Salvatore Greco (1927–1999) was a prominent member of the Greco clan of the Sicilian Mafia, and brother of well known Mafia boss Michele Greco nicknamed Il Papa (The Pope) due to his ability to mediate between different Mafia families. Salvatore was nicknamed Il Senatore (The Senator) for his ability to hold political connections.

==Biography==
Salvatore Greco's nickname was "The Senator" for his political connections. He was the kingmaker of Christian Democrat politicians such as Giovanni Gioia, Vito Ciancimino and Giuseppe Insalaco. Many of those notables were invited by "The Pope" and "The Senator" to wine and dine and take part in hunting parties at his estate La Favarella. The estate was also used as a refuge for mafiosi on the run and to set up a heroin laboratory. The Senator was among those who put pressure on Salvo Lima and other politicians to nullify the Maxi Trial, and eventually informed the rest of the Mafiosi that the state was not going to withdraw the Trial.
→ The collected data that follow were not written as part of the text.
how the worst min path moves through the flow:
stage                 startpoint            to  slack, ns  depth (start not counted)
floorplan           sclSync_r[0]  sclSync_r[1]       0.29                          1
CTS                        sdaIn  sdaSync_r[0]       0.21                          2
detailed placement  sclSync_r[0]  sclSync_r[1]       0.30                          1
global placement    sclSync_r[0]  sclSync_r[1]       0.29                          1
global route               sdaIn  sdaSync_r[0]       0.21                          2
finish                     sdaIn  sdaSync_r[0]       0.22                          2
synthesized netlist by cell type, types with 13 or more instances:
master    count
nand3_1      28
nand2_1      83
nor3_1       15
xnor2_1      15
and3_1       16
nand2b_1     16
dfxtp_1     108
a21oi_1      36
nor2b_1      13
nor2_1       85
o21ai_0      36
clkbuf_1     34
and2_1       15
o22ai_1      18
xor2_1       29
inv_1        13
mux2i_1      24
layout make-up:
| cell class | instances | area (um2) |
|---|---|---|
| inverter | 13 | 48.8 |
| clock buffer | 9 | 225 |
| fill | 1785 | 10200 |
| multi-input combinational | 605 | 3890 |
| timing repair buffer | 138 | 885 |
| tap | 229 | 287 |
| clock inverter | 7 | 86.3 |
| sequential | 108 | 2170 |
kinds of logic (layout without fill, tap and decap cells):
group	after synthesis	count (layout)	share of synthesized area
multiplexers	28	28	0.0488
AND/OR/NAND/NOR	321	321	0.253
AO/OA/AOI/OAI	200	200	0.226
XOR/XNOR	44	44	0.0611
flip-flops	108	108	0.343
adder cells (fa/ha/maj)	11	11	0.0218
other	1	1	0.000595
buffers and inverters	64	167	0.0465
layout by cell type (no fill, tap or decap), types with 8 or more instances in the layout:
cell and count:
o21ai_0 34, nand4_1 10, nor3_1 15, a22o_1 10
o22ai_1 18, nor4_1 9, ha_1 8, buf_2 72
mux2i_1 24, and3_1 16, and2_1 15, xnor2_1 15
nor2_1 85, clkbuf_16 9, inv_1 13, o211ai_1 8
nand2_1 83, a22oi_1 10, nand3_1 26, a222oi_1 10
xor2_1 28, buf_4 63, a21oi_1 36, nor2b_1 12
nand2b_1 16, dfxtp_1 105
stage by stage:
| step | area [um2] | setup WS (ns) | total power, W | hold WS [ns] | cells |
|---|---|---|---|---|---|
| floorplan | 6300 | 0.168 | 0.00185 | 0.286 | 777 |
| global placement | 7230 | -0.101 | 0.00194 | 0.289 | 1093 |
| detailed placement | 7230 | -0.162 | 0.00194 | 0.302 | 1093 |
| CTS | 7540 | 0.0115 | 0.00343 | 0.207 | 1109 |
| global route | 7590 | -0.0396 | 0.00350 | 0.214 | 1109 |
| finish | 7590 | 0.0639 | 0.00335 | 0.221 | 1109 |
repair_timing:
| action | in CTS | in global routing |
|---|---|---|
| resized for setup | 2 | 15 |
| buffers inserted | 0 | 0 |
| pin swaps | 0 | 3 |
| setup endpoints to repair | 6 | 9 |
Revelations by pentiti and police investigations soon made it clear that Salvatore Greco was one of the key figures in Cosa Nostra's administration, and an arrest warrant against him was issued in 1982, but he managed to remain a fugitive until his capture almost ten years later in 1991. He was arrested when he entered a hospital because he feared he was dying of a heart attack, although this was not the case.

By the time he was captured, he was no longer an important figure within Cosa Nostra as the Greco family had been in decline for several years. He did not become a pentito and eventually died in a prison hospital because of cancer.